Crystallophysical model of ion transport in single-crystal Ba$_{1-x}$La$_{x}$F$_{2+x}$ and Ca$_{1-x}$Y$_{x}$F$_{2+x}$ superionic conductors

A crystallophysical model of ion transport is proposed based on the electrical and structural data for Ba$_{1-x}$La$_{x}$F$_{2+x}$ and Ca$_{1-x}$Y$_{x}$F$_{2+x}$ superionic conductors (sp. gr. $Fm\bar3m$), in which charge carriers are mobile interstitial F$_{mob}^-$ ions formed as a result of heterovalent substitutions of [$M_8R_6$F$_{69}$] structural clusters ($R$=La or Y) for [$M_{14}$F$_{64}$] fluorite fragments ($M$ = Ca or Ba). Single crystals of Ca$_{1-x}$Y$_{x}$F$_{2+x}$ (0.02 $\le x\le$ 0.16) and Ba$_{1-x}$La$_{x}$F$_{2+x}$ ($x=0.31$) solid solutions are prepared using directional solidification.
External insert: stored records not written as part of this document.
==> src/hw/rtl/mrlc_pkg.sv <==
`timescale 1ns / 1ps
`default_nettype none

package mrlc_pkg;

  // Number of line bytes kept for matching and digit capture.
  localparam int unsigned LINE_DEPTH = 256;
  localparam int unsigned POS_W = $clog2(LINE_DEPTH + 1);
  // Wide enough for topic_length plus the status digit offset.
  localparam int unsigned BASE_W = 10;
  localparam int unsigned PATTERN_COUNT = 6;
  localparam logic [PATTERN_COUNT-1:0] ALL_ALIVE = '1;

  localparam logic [7:0] CHAR_CR     = 8'h0D;
  localparam logic [7:0] CHAR_LF     = 8'h0A;
  localparam logic [7:0] CHAR_PROMPT = 8'h3E;
  localparam logic [7:0] DIGIT_ZERO  = 8'h30;
  localparam logic [7:0] DIGIT_ONE   = 8'h31;

  // Configuration register indexes.
  localparam logic [7:0] CFG_BOX_ID       = 8'd0;
  localparam logic [7:0] CFG_TOPIC_LENGTH = 8'd1;
  localparam logic [7:0] CFG_MSG_TYPE     = 8'd2;
  localparam logic [7:0] CFG_MSG_LENGTH   = 8'd3;

  localparam logic [7:0] MSG_TYPE_RESET = 8'h30;

  typedef enum logic [1:0] {
    MODE_IDLE   = 2'd0,
    MODE_LINE   = 2'd1,
    MODE_SERVER = 2'd2
  } mode_e;

  typedef enum logic [3:0] {
    EV_PROMPT       = 4'd0,
    EV_PB_DONE      = 4'd1,
    EV_OK           = 4'd2,
    EV_ERROR        = 4'd3,
    EV_IP_CLOSE     = 4'd4,
    EV_RECV_FROM    = 4'd5,
    EV_SEND_OK      = 4'd6,
    EV_SERVER_START = 4'd7,
    EV_RELAY_CMD    = 4'd8
  } event_e;

  typedef struct packed {
    logic [7:0] box_id;
    logic [7:0] topic_length;
    logic [7:0] msg_type;
    logic [7:0] msg_length;
  } cfg_t;

  typedef struct packed {
    logic       valid;
    event_e     kind;
    logic [7:0] relay_index;
    logic       relay_on;
  } event_t;

  // Known replies, padded with zeros to sixteen characters each.
  localparam logic [0:PATTERN_COUNT-1][0:15][7:0] REPLY_TEXT = {
    {"PB DONE", 8'h0D, 64'h0},
    {"OK", 8'h0D, 104'h0},
    {"ERROR", 8'h0D, 80'h0},
    {"+IPCLOSE", 64'h0},
    {"RECV FROM", 56'h0},
    {"Send ok", 8'h0D, 64'h0}
  };

  localparam logic [0:PATTERN_COUNT-1][3:0] REPLY_LEN = {
    4'd8, 4'd3, 4'd6, 4'd8, 4'd9, 4'd8
  };

endpackage

`default_nettype wire

==> src/hw/rtl/mrlc_cfg_regs.sv <==
`timescale 1ns / 1ps
`default_nettype none

module mrlc_cfg_regs (
  input  wire logic           clk_i,
  input  wire logic           rst_ni,
  input  wire logic           wr_en_i,
  input  wire logic [7:0]     wr_index_i,
  input  wire logic [7:0]     wr_data_i,
  output mrlc_pkg::cfg_t      cfg_o
);

  mrlc_pkg::cfg_t cfg_q;
  mrlc_pkg::cfg_t cfg_d;

  always_comb begin
    cfg_d = cfg_q;
    if (wr_en_i) begin
      unique case (wr_index_i)
        mrlc_pkg::CFG_BOX_ID:       cfg_d.box_id       = wr_data_i;
        mrlc_pkg::CFG_TOPIC_LENGTH: cfg_d.topic_length = wr_data_i;
        mrlc_pkg::CFG_MSG_TYPE:     cfg_d.msg_type     = wr_data_i;
        mrlc_pkg::CFG_MSG_LENGTH:   cfg_d.msg_length   = wr_data_i;
        default: ;
      endcase
    end
  end

  always_ff @(posedge clk_i or negedge rst_ni) begin
    if (!rst_ni) begin
      cfg_q.box_id       <= 8'h00;
      cfg_q.topic_length <= 8'h00;
      cfg_q.msg_type     <= mrlc_pkg::MSG_TYPE_RESET;
      cfg_q.msg_length   <= 8'h00;
    end else begin
      cfg_q <= cfg_d;
    end
  end

  assign cfg_o = cfg_q;

endmodule

`default_nettype wire

==> src/hw/rtl/mrlc_core.sv <==
`timescale 1ns / 1ps
`default_nettype none

module mrlc_core (
  input  wire logic           clk_i,
  input  wire logic           rst_ni,
  input  wire logic           step_i,
  input  wire logic [7:0]     byte_i,
  input  wire mrlc_pkg::cfg_t cfg_i,
  output mrlc_pkg::event_t    evt_o
);

  localparam int unsigned POS_W = mrlc_pkg::POS_W;
  localparam int unsigned BASE_W = mrlc_pkg::BASE_W;
  localparam int unsigned PC = mrlc_pkg::PATTERN_COUNT;

  mrlc_pkg::mode_e mode_q, mode_d;
  logic [7:0]      prev_q;
  logic [POS_W-1:0] pos_q, pos_d;
  logic [PC-1:0]   alive_q, alive_d;
  logic [7:0]      box_q, box_d;
  logic [7:0]      relay_q, relay_d;
  logic [7:0]      status_q, status_d;

  // Line state as seen by this byte: an idle parser starts from a clean line.
  logic             is_server;
  logic             is_idle;
  logic [POS_W-1:0] eff_pos;
  logic [PC-1:0]    eff_alive;
  logic [7:0]       eff_box, eff_relay, eff_status;

  logic line_end, header, is_prompt;

  // Result of storing the byte into the effective line.
  logic [POS_W-1:0] st_pos;
  logic [PC-1:0]    st_alive;
  logic [7:0]       st_box, st_relay, st_status;
  logic [BASE_W-1:0] base, pos_ext;

  logic                 class_hit;
  mrlc_pkg::event_e     class_kind;
  logic                 relay_hit;

  assign is_server = (mode_q == mrlc_pkg::MODE_SERVER);
  assign is_idle   = (mode_q != mrlc_pkg::MODE_SERVER) && (mode_q != mrlc_pkg::MODE_LINE);

  assign eff_pos    = is_idle ? '0 : pos_q;
  assign eff_alive  = is_idle ? mrlc_pkg::ALL_ALIVE : alive_q;
  assign eff_box    = is_idle ? 8'h00 : box_q;
  assign eff_relay  = is_idle ? 8'h00 : relay_q;
  assign eff_status = is_idle ? 8'h00 : status_q;

  assign line_end  = (prev_q == mrlc_pkg::CHAR_CR) && (byte_i == mrlc_pkg::CHAR_LF);
  assign header    = (prev_q == cfg_i.msg_type) && (byte_i == cfg_i.msg_length);
  assign is_prompt = (byte_i == mrlc_pkg::CHAR_PROMPT);

  assign base    = BASE_W'(cfg_i.topic_length) + BASE_W'(2);
  assign pos_ext = BASE_W'(eff_pos);

  always_comb begin
    st_pos    = eff_pos;
    st_alive  = eff_alive;
    st_box    = eff_box;
    st_relay  = eff_relay;
    st_status = eff_status;
    if (eff_pos < POS_W'(mrlc_pkg::LINE_DEPTH)) begin
      for (int k = 0; k < PC; k++) begin
        if (eff_pos < POS_W'(mrlc_pkg::REPLY_LEN[k]) &&
            byte_i != mrlc_pkg::REPLY_TEXT[k][eff_pos[3:0]]) begin
          st_alive[k] = 1'b0;
        end
      end
      priority if (pos_ext == base) begin
        st_box = byte_i;
      end else if (pos_ext == base + BASE_W'(1)) begin
        st_relay = byte_i;
      end else if (pos_ext == base + BASE_W'(2)) begin
        st_status = byte_i;
      end else begin
        // Not a digit position, nothing is captured.
      end
      st_pos = eff_pos + POS_W'(1);
    end
  end

  // First live reply, in list order, that the line is long enough to hold.
  always_comb begin
    class_hit  = 1'b0;
    class_kind = mrlc_pkg::EV_PB_DONE;
    for (int k = PC - 1; k >= 0; k--) begin
      if (eff_alive[k] && eff_pos >= POS_W'(mrlc_pkg::REPLY_LEN[k])) begin
        class_hit  = 1'b1;
        class_kind = mrlc_pkg::event_e'(4'(k + 1));
      end
    end
  end

  assign relay_hit = ({1'b0, eff_box} == ({1'b0, cfg_i.box_id} + {1'b0, mrlc_pkg::DIGIT_ZERO}));

  // Next state.
  always_comb begin
    mode_d   = mode_q;
    pos_d    = eff_pos;
    alive_d  = eff_alive;
    box_d    = eff_box;
    relay_d  = eff_relay;
    status_d = eff_status;
    if (is_server) begin
      priority if (line_end) begin
        mode_d = mrlc_pkg::MODE_IDLE;
      end else if (header) begin
        pos_d    = '0;
        alive_d  = mrlc_pkg::ALL_ALIVE;
        box_d    = 8'h00;
        relay_d  = 8'h00;
        status_d = 8'h00;
      end else begin
        pos_d    = st_pos;
        alive_d  = st_alive;
        box_d    = st_box;
        relay_d  = st_relay;
        status_d = st_status;
      end
    end else begin
      priority if (is_prompt || line_end) begin
        mode_d = mrlc_pkg::MODE_IDLE;
      end else if (header) begin
        mode_d   = mrlc_pkg::MODE_SERVER;
        pos_d    = '0;
        alive_d  = mrlc_pkg::ALL_ALIVE;
        box_d    = 8'h00;
        relay_d  = 8'h00;
        status_d = 8'h00;
      end else begin
        mode_d   = mrlc_pkg::MODE_LINE;
        pos_d    = st_pos;
        alive_d  = st_alive;
        box_d    = st_box;
        relay_d  = st_relay;
        status_d = st_status;
      end
    end
  end

  // Event for this byte.
  always_comb begin
    evt_o.valid       = 1'b0;
    evt_o.kind        = mrlc_pkg::EV_PROMPT;
    evt_o.relay_index = 8'h00;
    evt_o.relay_on    = 1'b0;
    if (is_server) begin
      if ((line_end || header) && relay_hit) begin
        evt_o.valid       = 1'b1;
        evt_o.kind        = mrlc_pkg::EV_RELAY_CMD;
        evt_o.relay_index = eff_relay - mrlc_pkg::DIGIT_ZERO;
        evt_o.relay_on    = (eff_status == mrlc_pkg::DIGIT_ONE);
      end
    end else begin
      priority if (is_prompt) begin
        evt_o.valid = 1'b1;
        evt_o.kind  = mrlc_pkg::EV_PROMPT;
      end else if (line_end) begin
        evt_o.valid = class_hit;
        evt_o.kind  = class_kind;
      end else if (header) begin
        evt_o.valid = 1'b1;
        evt_o.kind  = mrlc_pkg::EV_SERVER_START;
      end else begin
        // A stored byte gives no event.
      end
    end
  end

  always_ff @(posedge clk_i or negedge rst_ni) begin
    if (!rst_ni) begin
      mode_q   <= mrlc_pkg::MODE_IDLE;
      prev_q   <= 8'h00;
      pos_q    <= '0;
      alive_q  <= '0;
      box_q    <= 8'h00;
      relay_q  <= 8'h00;
      status_q <= 8'h00;
    end else if (step_i) begin
      mode_q   <= mode_d;
      prev_q   <= byte_i;
      pos_q    <= pos_d;
      alive_q  <= alive_d;
      box_q    <= box_d;
      relay_q  <= relay_d;
      status_q <= status_d;
    end
  end

endmodule

`default_nettype wire

==> src/hw/rtl/modem_response_line_classifier_unit.sv <==
`timescale 1ns / 1ps
`default_nettype none

// Channel   Direction  Handshake               Payload
// rx        in         rx_valid_i / rx_ready_o  rx_byte_i
// ev        out        ev_valid_o / ev_ready_i  event_kind_o, relay_index_o, relay_on_o
// cfg       in         cfg_valid_i / cfg_ready_o cfg_index_i, cfg_data_i
//
// Each accepted byte beat is registered in the byte stage and classified from there once
// the output register can advance; any event it produces is loaded into the output
// register as the byte leaves the byte stage, and the event beat is offered from there.
// One byte is taken every cycle unless stalled; the parser state updates once per byte.
// Reset clears the parser state and loads the register defaults.
// A stalled output register holds the byte stage, and rx_ready_o drops only while
// both the byte stage and the output register are full and the event is not taken.
// Configuration beats are always accepted and should be sent while the unit is idle.

module modem_response_line_classifier_unit (
  input  wire logic       clk_i,
  input  wire logic       rst_ni,
  input  wire logic       rx_valid_i,
  output logic            rx_ready_o,
  input  wire logic [7:0] rx_byte_i,
  output logic            ev_valid_o,
  input  wire logic       ev_ready_i,
  output logic [3:0]      event_kind_o,
  output logic [7:0]      relay_index_o,
  output logic            relay_on_o,
  input  wire logic       cfg_valid_i,
  output logic            cfg_ready_o,
  input  wire logic [7:0] cfg_index_i,
  input  wire logic [7:0] cfg_data_i
);

  mrlc_pkg::cfg_t   cfg;
  mrlc_pkg::event_t evt;

  // Byte stage.
  logic       in_valid_q;
  logic [7:0] in_byte_q;

  // Output register.
  logic       out_valid_q;
  logic [3:0] out_kind_q;
  logic [7:0] out_index_q;
  logic       out_on_q;

  logic advance;
  logic step;

  // The output register can take a new value when it is empty or being drained.
  assign advance     = !out_valid_q || ev_ready_i;
  assign step        = in_valid_q && advance;
  assign rx_ready_o  = !in_valid_q || advance;
  assign cfg_ready_o = 1'b1;

  mrlc_cfg_regs u_cfg (
    .clk_i      (clk_i),
    .rst_ni     (rst_ni),
    .wr_en_i    (cfg_valid_i),
    .wr_index_i (cfg_index_i),
    .wr_data_i  (cfg_data_i),
    .cfg_o      (cfg)
  );

  mrlc_core u_core (
    .clk_i  (clk_i),
    .rst_ni (rst_ni),
    .step_i (step),
    .byte_i (in_byte_q),
    .cfg_i  (cfg),
    .evt_o  (evt)
  );

  always_ff @(posedge clk_i or negedge rst_ni) begin
    if (!rst_ni) begin
      in_valid_q <= 1'b0;
    end else if (rx_ready_o) begin
      in_valid_q <= rx_valid_i;
    end
  end

  always_ff @(posedge clk_i) begin
    if (rx_ready_o && rx_valid_i) begin
      in_byte_q <= rx_byte_i;
    end
  end

  always_ff @(posedge clk_i or negedge rst_ni) begin
    if (!rst_ni) begin
      out_valid_q <= 1'b0;
    end else if (advance) begin
      out_valid_q <= step && evt.valid;
    end
  end

  always_ff @(posedge clk_i) begin
    if (step && evt.valid) begin
      out_kind_q  <= evt.kind;
      out_index_q <= evt.relay_index;
      out_on_q    <= evt.relay_on;
    end
  end

  assign ev_valid_o    = out_valid_q;
  assign event_kind_o  = out_kind_q;
  assign relay_index_o = out_index_q;
  assign relay_on_o    = out_on_q;

endmodule

`default_nettype wire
Mobilities of ion carriers in Ba$_{0.69}$La$_{0.31}$F$_{2.31}$, Ca$_{0.84}$Y$_{0.16}$F$_{2.16}$, Pb$_{0.67}$Cd$_{0.33}$F$_{2}$ and Pb$_{0.9}$Sc$_{0.1}$F$_{2.1}$ isostructural superionic conductors are compared. Ba$_{1-x}$La$_{x}$F$_{2+x}$ and Ca$_{1-x}$Y$_{x}$F$_{2+x}$ crystals with improved conductometric and mechanical characteristics are promising for replacement of conventional electrolyte CaF$_{2}$ in galvanic cells for thermodynamic studies of chemical compounds.